Should I Be Drinking Whole Milk?

After medical school, my friend Brian moved to Baltimore and became a pain management specialist. He wrote to ask my opinion about the newly re-constituted controversy about whole milk vs. skim milk. In Brian’s pain management practice, he has noticed that diabetic and pre-diabetic patients seem to struggle with more pain and arthritis than patients without these diagnoses.  

 
This week I’ll talk about why I believe that skim milk is no kind of improvement, and why whole milk may be far and away the better choice.
 
One reason that whole milk may reduce blood sugar spikes is that the presence of fat decreases the rate of absorption of the sugar molecules from the food you just ate. And fat gets absorbed by a different pathway altogether, which doesn’t even use insulin. And since insulin is the fat-storage hormone, so the thinking goes, the less you use, the less fat you store. 
 
There is other information that is more specific and compelling. Dairy fat contains a fatty acid called trans-palmitoleic acid. Research from Brigham and Women’s Hospital, Harvard Medical School, and Harvard School of Public Health, published a few years ago in the Annals of Internal Medicine, suggests that trans-palmitoleic acid is protective against new-onset diabetes. The study, which ran from 1992 to 2006 in four U.S. communities, followed 3736 adults. Whole-fat dairy consumption was most strongly associated with higher trans-palmitoleate levels, which were associated with higher HDL cholesterol levels, lower triglyceride levels, lower C-reactive protein markers, lower insulin resistance, and a substantially reduced incidence of diabetes. In case you are wondering, these are really good results. More recent research has confirmed these earlier results.
 
As Dr. Brian observes in his pain management practice, diabetes appears to cause pain and inflammation that is even more far-reaching than what we typically associate with it. 
 
If you’d like to see how this applies to you, then you can try this yourself. You can run an experiment as follows: place a tape measure around the widest part of your waistline and mark down the number. Start eating full-fat dairy products. Stay far away from fat-free half-n-half, low-fat ice cream, plus any and all other dairy-derived products whose descriptions don’t make sense. Then recheck your waist measurement in a few weeks, and see what happens. If you discover that smaller amounts of full-fat dairy satisfy you just as much as larger portions of low-fat or nonfat dairy, then trust your gut and take a smaller portion. Always trust your gut.

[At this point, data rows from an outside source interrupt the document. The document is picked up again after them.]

What follows belongs to an exercise in optimizing a design on an open flow for small area, a short achievable clock period and few clock cycles per item; a production flow would make more cautious choices. Only simulation tests tie the RTL to the original design; equivalence was not proved. Power and IR drop assume default switching activity.

## the reference run
==> flow/design.v <==
`timescale 1ns / 1ps
package cdq_pkg;
	localparam int DATA_W = 32;
	localparam int CMD_W  = 3;
	localparam int STAT_W = 2;
	localparam int OCC_W  = 5;
	localparam logic [CMD_W-1:0] CMD_PUSH_FRONT = 3'd0;
	localparam logic [CMD_W-1:0] CMD_PUSH_REAR  = 3'd1;
	localparam logic [CMD_W-1:0] CMD_POP_FRONT  = 3'd2;
	localparam logic [CMD_W-1:0] CMD_POP_REAR   = 3'd3;
	localparam logic [CMD_W-1:0] CMD_QUERY      = 3'd4;
	localparam logic [STAT_W-1:0] ST_DONE  = 2'd0;
	localparam logic [STAT_W-1:0] ST_FULL  = 2'd1;
	localparam logic [STAT_W-1:0] ST_EMPTY = 2'd2;
	typedef struct packed {
		logic [CMD_W-1:0]         cmd;
		logic signed [DATA_W-1:0] push_value;
	} cdq_req_t;
	typedef struct packed {
		logic [STAT_W-1:0]        status;
		logic signed [DATA_W-1:0] popped_value;
		logic signed [DATA_W-1:0] front_value;
		logic signed [DATA_W-1:0] rear_value;
		logic [OCC_W-1:0]         occupancy;
		logic                     is_empty;
		logic                     is_full;
	} cdq_rsp_t;
	typedef enum logic {
		CDQ_IDLE,
		CDQ_POP
	} cdq_state_t;
endpackage
`timescale 1ns / 1ps
module deque_top (
	input  logic        clk,
	input  logic        arst_n,
	input  logic        req_valid,
	output logic        req_ready,
	input  logic [2:0]  req_cmd,
	input  logic [31:0] req_value,
	output logic        rsp_valid,
	input  logic        rsp_ready,
	output logic [1:0]  rsp_status,
	output logic [31:0] rsp_popped,
	output logic [31:0] rsp_front,
	output logic [31:0] rsp_rear,
	output logic [4:0]  rsp_occupancy,
	output logic        rsp_empty,
	output logic        rsp_full
);
	localparam int RN = 14;    
	localparam int DW = 32;
	logic [4:0]    cnt_q;
	logic          empty_q;
	logic [3:0]    rp_h_q, rp_t_q;      
	logic [DW-1:0] ring_q [RN];
	logic [DW-1:0] front_q, rear_q;
	logic          rsp_valid_q;
	logic [1:0]    status_q;
	logic [DW-1:0] popped_q;
	logic          skid_v_q;
	logic [2:0]    skid_cmd_q;
	logic [DW-1:0] skid_val_q;
	logic          slot_free, run;
	logic [2:0]    cmd;
	logic [DW-1:0] value;
	assign req_ready = !skid_v_q;
	assign slot_free = !rsp_valid_q || rsp_ready;
	assign run       = (skid_v_q || req_valid) && slot_free;
	assign cmd       = skid_v_q ? skid_cmd_q : req_cmd;
	assign value     = skid_v_q ? skid_val_q : req_value;
	always_ff @(posedge clk or negedge arst_n) begin
		if (!arst_n)
			skid_v_q <= 1'b0;
		else if (skid_v_q)
			skid_v_q <= !slot_free;
		else
			skid_v_q <= req_valid && !slot_free;
	end
	always_ff @(posedge clk) begin
		if (!skid_v_q) begin
			skid_cmd_q <= req_cmd;
			skid_val_q <= req_value;
		end
	end
	logic is_push, is_pop, at_rear;
	assign is_push = (cmd[2:1] == 2'b00);
	assign is_pop  = (cmd[2:1] == 2'b01);
	assign at_rear = cmd[0];
	logic n1, n2, ge2, full;
	assign n1   = (cnt_q == 5'd1);
	assign n2   = (cnt_q == 5'd2);
	assign full = cnt_q[4];
	assign ge2  = !empty_q && !n1;
	logic push_ok, pop_ok, ring_push, ring_pop;
	assign push_ok   = is_push && !full;
	assign pop_ok    = is_pop && !empty_q;
	assign ring_push = push_ok && ge2;
	assign ring_pop  = pop_ok && ge2 && !n2;
	logic [3:0] h_prev, h_next, t_prev, t_next;
	assign h_prev = (rp_h_q == 4'd0)       ? 4'(RN - 1) : rp_h_q - 4'd1;
	assign h_next = (rp_h_q == 4'(RN - 1)) ? 4'd0       : rp_h_q + 4'd1;
	assign t_prev = (rp_t_q == 4'd0)       ? 4'(RN - 1) : rp_t_q - 4'd1;
	assign t_next = (rp_t_q == 4'(RN - 1)) ? 4'd0       : rp_t_q + 4'd1;
	logic [DW-1:0] near_w, far_w;
	assign near_w = at_rear ? rear_q : front_q;
	assign far_w  = at_rear ? front_q : rear_q;
	logic [DW-1:0] pop_w, rd_h, rd_t;
	always_comb begin
		rd_h = '0;
		rd_t = '0;
		for (int i = 0; i < RN; i++) begin
			rd_h = rd_h | (ring_q[i] & {DW{rp_h_q == 4'(i)}});
			rd_t = rd_t | (ring_q[i] & {DW{rp_t_q == 4'(i)}});
		end
		pop_w = n2 ? far_w : (at_rear ? rd_t : rd_h);
	end
	logic [DW-1:0] end_d;
	always_comb begin
		if (is_push)
			end_d = value;
		else if (pop_ok && ge2)
			end_d = pop_w;
		else
			end_d = '0;
	end
	logic front_ld, rear_ld;
	assign front_ld = empty_q || (push_ok && !at_rear) || (pop_ok && (!at_rear || n1));
	assign rear_ld  = empty_q || (push_ok && at_rear)  || (pop_ok && (at_rear || n1));
	logic [4:0] cnt_d;
	always_comb begin
		cnt_d = cnt_q;
		if (push_ok)
			cnt_d = cnt_q + 5'd1;
		if (pop_ok)
			cnt_d = cnt_q - 5'd1;
	end
	always_ff @(posedge clk or negedge arst_n) begin
		if (!arst_n) begin
			cnt_q       <= '0;
			empty_q     <= 1'b1;
			rp_h_q      <= 4'd0;
			rp_t_q      <= 4'(RN - 1);
			rsp_valid_q <= 1'b0;
		end else begin
			if (run) begin
				cnt_q   <= cnt_d;
				empty_q <= (cnt_d == 5'd0);
				if (ring_push && !at_rear)
					rp_h_q <= h_prev;
				if (ring_pop && !at_rear)
					rp_h_q <= h_next;
				if (ring_push && at_rear)
					rp_t_q <= t_next;
				if (ring_pop && at_rear)
					rp_t_q <= t_prev;
			end
			if (slot_free)
				rsp_valid_q <= run;
		end
	end
	always_ff @(posedge clk) begin
		if (run && front_ld)
			front_q <= end_d;
		if (run && rear_ld)
			rear_q <= end_d;
		if (run) begin
			popped_q <= near_w & {DW{pop_ok}};
			status_q <= {is_pop && empty_q, is_push && full};
		end
	end
	logic [3:0] waddr;
	assign waddr = at_rear ? t_next : h_prev;
	for (genvar i = 0; i < RN; i++) begin : g_ring
		always_ff @(posedge clk) begin
			if (run && ring_push && waddr == 4'(i))
				ring_q[i] <= near_w;
		end
	end
	assign rsp_valid     = rsp_valid_q;
	assign rsp_status    = status_q;
	assign rsp_popped    = popped_q;
	assign rsp_front     = front_q;
	assign rsp_rear      = rear_q;
	assign rsp_occupancy = cnt_q;
	assign rsp_empty     = empty_q;
	assign rsp_full      = full;
endmodule
Settings: LEC_CHECK=0, CAP_MARGIN=20, CORE_MARGIN=2, CORE_UTILIZATION=55, SETUP_SLACK_MARGIN=2.8, SLEW_MARGIN=20, TNS_END_PERCENT=0; clock period 5.0 ns.
run.sh (not shown) runs the stock make flow with config.mk's settings and CLKGATE_MAP_FILE= SYNTH_SCRIPT=/design/flow/synth_recipe.tcl, a recipe that flattens the netlist after the stock synthesis.
Testbench counts of the reference run, summed over its fixed seeds: cycles 48,008, commands 48,000.
The following lists how the trial run was set up differently from the reference run:
diff --git a/flow/design.v b/flow/design.v
--- a/flow/design.v
+++ b/flow/design.v
@@ -102,21 +102,19 @@
 	assign h_next = (rp_h_q == 4'(RN - 1)) ? 4'd0       : rp_h_q + 4'd1;
 	assign t_prev = (rp_t_q == 4'd0)       ? 4'(RN - 1) : rp_t_q - 4'd1;
 	assign t_next = (rp_t_q == 4'(RN - 1)) ? 4'd0       : rp_t_q + 4'd1;
 	logic [DW-1:0] near_w, far_w;
 	assign near_w = at_rear ? rear_q : front_q;
 	assign far_w  = at_rear ? front_q : rear_q;
-	logic [DW-1:0] pop_w, rd_h, rd_t;
+	logic [DW-1:0] pop_w;
+	logic [3:0]    raddr;
+	assign raddr = at_rear ? rp_t_q : rp_h_q;
 	always_comb begin
-		rd_h = '0;
-		rd_t = '0;
-		for (int i = 0; i < RN; i++) begin
-			rd_h = rd_h | (ring_q[i] & {DW{rp_h_q == 4'(i)}});
-			rd_t = rd_t | (ring_q[i] & {DW{rp_t_q == 4'(i)}});
-		end
-		pop_w = n2 ? far_w : (at_rear ? rd_t : rd_h);
+		pop_w = far_w & {DW{n2}};
+		for (int i = 0; i < RN; i++)
+			pop_w = pop_w | (ring_q[i] & {DW{!n2 && raddr == 4'(i)}});
 	end
 	logic [DW-1:0] end_d;
 	always_comb begin
 		if (is_push)
 			end_d = value;
 		else if (pop_ok && ge2)
Notes after the runs:
The higher register-to-register slack came out of the trial run. Delta (the trial run minus the reference run): maximum number of pins on one net before global-route repair -42, global-route usage -17 points, met2 capacity usage during global routing -14 points, synthesized cell count -25%. The trial run vs the reference run: routed wire length down. Total die area for the trial run is lower than for the reference run. Note that the layout filler cell count recorded for the trial run amounts to 0.909 times the value seen in the reference run. In the tables for the trial run and the reference run, portion of netlist area occupied by mux cells reads higher with the reference run. The clock buffer count in the trial run is 1.19 times that in the reference run. Of the two values seen for dominant power group, sequential cells was produced by the trial run and combinational cells by the reference run. Power: the trial run vs the reference run down 4.1 mW. For the delay contributed by the slowest stage of the critical path, the trial run came in 0.26 ns lower than the reference run did.
Testbench counts of the trial run, summed over its fixed seeds: cycles 48,008, commands 48,000.

## port drivers added, routing unchanged
In the flow no input, the clock included, has a driving cell. The finished layouts below were timed again as built, in two steps. Step 1, drivers: a clkbuf_16 drives clk and a buf_2 each remaining input, both assumed. Step 2 times the ports against the registers' clock, not the clock port: input delays grow and output delays shrink by t, the midpoint of the rising clock arrivals with the driver on. Slacks: no drivers / after step 1 / after step 2; pairs: no drivers / after step 1.
| run | t (ns) | setup WS [ns] | latest minus earliest clock arrival (ns) | worst slew at a driven data input, ns |
|---|---|---|---|---|
| the reference run | 0.734 | 2.085 / 2.085 / 1.543 | 0.047 / 0.047 | 0.06 |
| the trial run | 0.682 | 2.177 / 2.206 / 1.524 | 0.027 / 0.028 | 0.06 |
After both steps every run listed still meets setup and hold. For the trial run, which loses most, drivers alone change the setup slack by +0.029 ns; drivers and shift together by -0.653 ns.
Context: an optimization exercise on an open-source flow, tuned for small area. The choices shown serve that exercise and are no tape-out recipe.
The RTL was checked by simulation tests, not by an equivalence proof against the original design.
No driver is modelled on the clock port, so clocking that relies on it looks cheaper here than on a real chip.
Power figures rest on the tool's default switching activity, not on a simulated workload.

## linear_probe_hash_table
module linear_probe_hash_table #(
    parameter int SLOTS     = lpht_pkg::SLOTS_DEF,
    parameter int KEY_BYTES = lpht_pkg::KEY_BYTES_DEF
) (
    input  logic                                            i_clk,
    input  logic                                            i_rst_n,
    input  logic                                            s_axis_tvalid,
    output logic                                            s_axis_tready,
    input  logic [lpht_pkg::KEY_W+lpht_pkg::VALUE_W-1:0]    s_axis_tdata,
    input  logic [lpht_pkg::OP_W-1:0]                       s_axis_tuser,
    output logic                                            m_axis_tvalid,
    input  logic                                            m_axis_tready,
    output logic [lpht_pkg::VALUE_W-1:0]                    m_axis_tdata,
    output logic [lpht_pkg::STATUS_W-1:0]                   m_axis_tuser,
    input  logic                                            i_cfg_we,
    input  logic [lpht_pkg::LEN_W-1:0]                      i_cfg_wdata
);
clock: 10.0 ns
lec_check: 0
cap_margin: 20
core_margin: 2
core_utilization: 60
place_density: 0.75
slew_margin: 20
standard.sh (not shown) runs the stock make flow with config.mk's settings and CLKGATE_MAP_FILE= SYNTH_SCRIPT=/design/flow/synth_recipe.tcl, a recipe that flattens the netlist after the stock synthesis.
==> flow/flow/run.sh <==
#!/bin/bash
set -o pipefail
export BUFFER_PORTS_ARGS="-buffer_cell sky130_fd_sc_hd__buf_1"
export CTS_ARGS="-sink_clustering_enable -repair_clock_nets -dont_use_dummy_load -buf_list sky130_fd_sc_hd__clkbuf_4 -sink_clustering_size 12 -sink_clustering_max_diameter 40 -sink_buffer_max_cap_derate 1.0"
export POST_CTS_TCL="$PWD/flow/fix_clk.tcl"
bash standard.sh > standard.log 2>&1
==> flow/flow/fix_clk.tcl <==
# Upsize the clock-tree buffers that drive a register clock pin with a slow slew,
# then legalise the placement again.
set fix_thr 0.117
estimate_parasitics -placement
set fix_insts {}
foreach pin [get_pins -hierarchical */CLK] {
  if {[get_property $pin slew_max] > $fix_thr} {
    foreach drv [get_pins -of_objects [get_nets -of_objects $pin] -filter "direction==output"] {
      lappend fix_insts [get_full_name [get_cells -of_objects $drv]]
    }
  }
}
set fix_next [dict create sky130_fd_sc_hd__clkbuf_1 sky130_fd_sc_hd__clkbuf_2 \
  sky130_fd_sc_hd__clkbuf_2 sky130_fd_sc_hd__clkbuf_4 sky130_fd_sc_hd__clkbuf_4 sky130_fd_sc_hd__clkbuf_8 \
  sky130_fd_sc_hd__clkbuf_8 sky130_fd_sc_hd__clkbuf_16]
set fix_n 0
foreach name [lsort -unique $fix_insts] {
  set cell [get_cells $name]
  set master [get_property [get_lib_cells -of_objects $cell] name]
  if {[dict exists $fix_next $master]} {
    replace_cell $cell [dict get $fix_next $master]
    incr fix_n
  }
}
puts "fix_clk: upsized $fix_n clock buffers"
if {$fix_n > 0} {
  detailed_placement
  check_placement -verbose
  estimate_parasitics -placement
}
set fix_mx 0
foreach pin [get_pins -hierarchical */CLK] {
  set s [get_property $pin slew_max]
  if {$s > $fix_mx} { set fix_mx $s }
}
puts "fix_clk: largest register clock pin slew $fix_mx"
Edit:
--- a/flow/design.v
+++ b/flow/design.v
@@ -77,17 +77,16 @@
         S_PROBE = 3'd4,
         S_WRITE = 3'd5,
         S_CAPT  = 3'd6,
         S_ACK   = 3'd7
     } t_state;
     t_state                    r_state;
     logic [IW-1:0]             r_pos;
     logic [NW-1:0]             r_rwo;
-    logic [3:0]                r_hj;
     logic [IW-1:0]             r_h;
     logic [IW-1:0]             r_widx;
     logic                      r_free_v;
     logic [LW-1:0]             r_tlen;
     logic                      r_out_valid;
     logic [1:0]                r_out_st;
     logic [OW-1:0]             r_out_val;
     logic                      r_wsel, r_keep, r_vsel, r_vkeep;
@@ -137,25 +136,25 @@
         in_word = '0;
         for (int w = 0; w < NW; w++) begin
             in_word = in_word | ({WW{r_rwo[w]}} & cand[w]);
         end
     end
     assign rw_last  = r_rwo[NW-1];
     assign slot_end = rw_last;
     assign dec      = r_rwo[KWD];
-    assign hstep = (|r_rwo[KWD-1:0]) && !((r_hj == 4'(WW - 1)) && r_rwo[KWD-1]);
-    assign hj5   = 3'(r_hj) * 3'(KWD);
+    assign hstep = (|r_rwo[KWD-1:0]) && !((r_pos == IW'(WW - 1)) && r_rwo[KWD-1]);
+    assign hj5   = 3'(r_pos) * 3'(KWD);
     always_comb begin
         first = 1'b0;
         for (int w = 0; w < KWD; w++) begin
             first = first | (r_rwo[w] && (hj5 == 3'((8 - w) % 8)));
         end
     end
-    assign kbit  = in_word[r_hj];
+    assign kbit  = in_word[r_pos];
     assign t_sum = first ? {r_h, kbit} : ({1'b0, r_h} + (IW + 1)'(kbit));
     assign t_red = (t_sum >= (IW + 1)'(len_use)) ? (t_sum - (IW + 1)'(len_use)) : t_sum;
     assign keymask  = r_rwo[KWD-1] ? {1'b0, {(WW - 1){1'b1}}} : '1;
     assign is_used  = r_used;
     assign is_match = r_used && !r_mis;
     assign is_empty = !r_used && !hd_word[0];
     assign at_h      = (r_pos == r_h);
     assign probe     = dec && (((r_state == S_SEEK) && at_h) ||
@@ -186,23 +185,23 @@
                     if (rw_last && (r_pos == IW'(SLOTS - 1))) begin
                         r_state <= S_IDLE;
                     end
                 end
                 S_IDLE: begin
                     if (s_axis_tvalid && !r_out_valid) begin
                         if (op == 2'd3) begin
                             r_state <= S_ACK;
-                        end else if (rw_last) begin
+                        end else if (rw_last && (r_pos == IW'(SLOTS - 1))) begin
                             r_state <= S_HASH;
                         end
                     end
                 end
                 S_HASH: begin
-                    if (rw_last && (r_hj == 4'(WW - 1))) begin
+                    if (rw_last && (r_pos == IW'(WW - 1))) begin
                         r_state <= S_SEEK;
                     end
                 end
                 S_SEEK, S_PROBE: begin
                     if (probe || exhausted) begin
                         r_state <= S_PROBE;
                     end
                     if (probe && (is_match || is_empty)) begin
@@ -245,28 +244,24 @@
     always_ff @(posedge i_clk) begin
         r_mis <= (r_rwo[0] ? 1'b0 : r_mis) ||
                  ((|r_rwo[KWD-1:0]) && (|((hd_word ^ in_word) & keymask)));
         if (r_rwo[KWD-1]) begin
             r_used <= hd_word[WW-1];
         end
         case (r_state)
             S_IDLE: if (!r_out_valid) begin
-                r_hj      <= '0;
                 r_h       <= '0;
                 r_free_v  <= 1'b0;
                 r_out_st  <= lpht_pkg::ST_NOT_FOUND;
             end
             S_HASH: begin
                 if (hstep) begin
                     r_h <= t_red[IW-1:0];
                 end
-                if (rw_last) begin
-                    r_hj <= r_hj + 4'd1;
-                end
             end
             default: begin
             end
         endcase
         if (probe) begin
             if (!r_free_v && !is_used) begin
                 r_free_v <= 1'b1;
                 r_widx   <= r_pos;
What happened:
- The changed run finished clean
- global-route usage fell by 0.28 points
- design area is about the same
- total power fell by about 0.7%
- die area barely changes
- sequential share of layout area is lower by 0.12 points
- setup slack degrades by 0.014 ns
- non-clock buffer count drops by 2
- sequential cell count went down by 4
- combinational power decreases by about 10%
- maximum frequency is about the same
- via count increases by about 1%
- register-to-register slack gets better by 0.11 ns
- worst hold slack hardly moves
- core utilization barely changes

afterwards: timing with drivers on the ports:
No port has a modelled driver above. Below, the same layouts with a new extraction and two added sets of constraints.
Step 1 assumes that a clkbuf_16 drives the clock port and a buf_2 every other input.
Step 2 moves the port delays by t, midway between the first and last clock arrival at a register: inputs arrive t later, outputs are due t later. That takes back most of the time a late clock gives input paths.
a / b / c = ideal / step 1 / step 2; a / b = the first two.
| run | t (ns) | setup slack, ns | hold WS [ns] | worst setup path after step 2 | worst slew at a driven data input, ns |
|---|---|---|---|---|---|
| the first run | 1.039 | 4.479 / 4.519 / 3.480 | 0.218 / 0.218 / 0.218 | input to register | 0.09 |
| the second run | 1.041 | 4.465 / 4.505 / 3.463 | 0.217 / 0.217 / 0.217 | input to register | 0.08 |
After both steps setup and hold are still met in every run listed. For the second run, which loses most, drivers alone change the setup slack by +0.040 ns; drivers and shift together by -1.002 ns.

3 thoughts on “Should I Be Drinking Whole Milk?

  1. Milk from pastured/grass-fed cows is becoming much more widely available in our area, but much of it has been ultra-pasteurized rather than subject to regular pasteurization. Any thoughts about grass-fed milk in general and also about whether high-temperature pasteurization destroys any elements that would make such milk a good choice?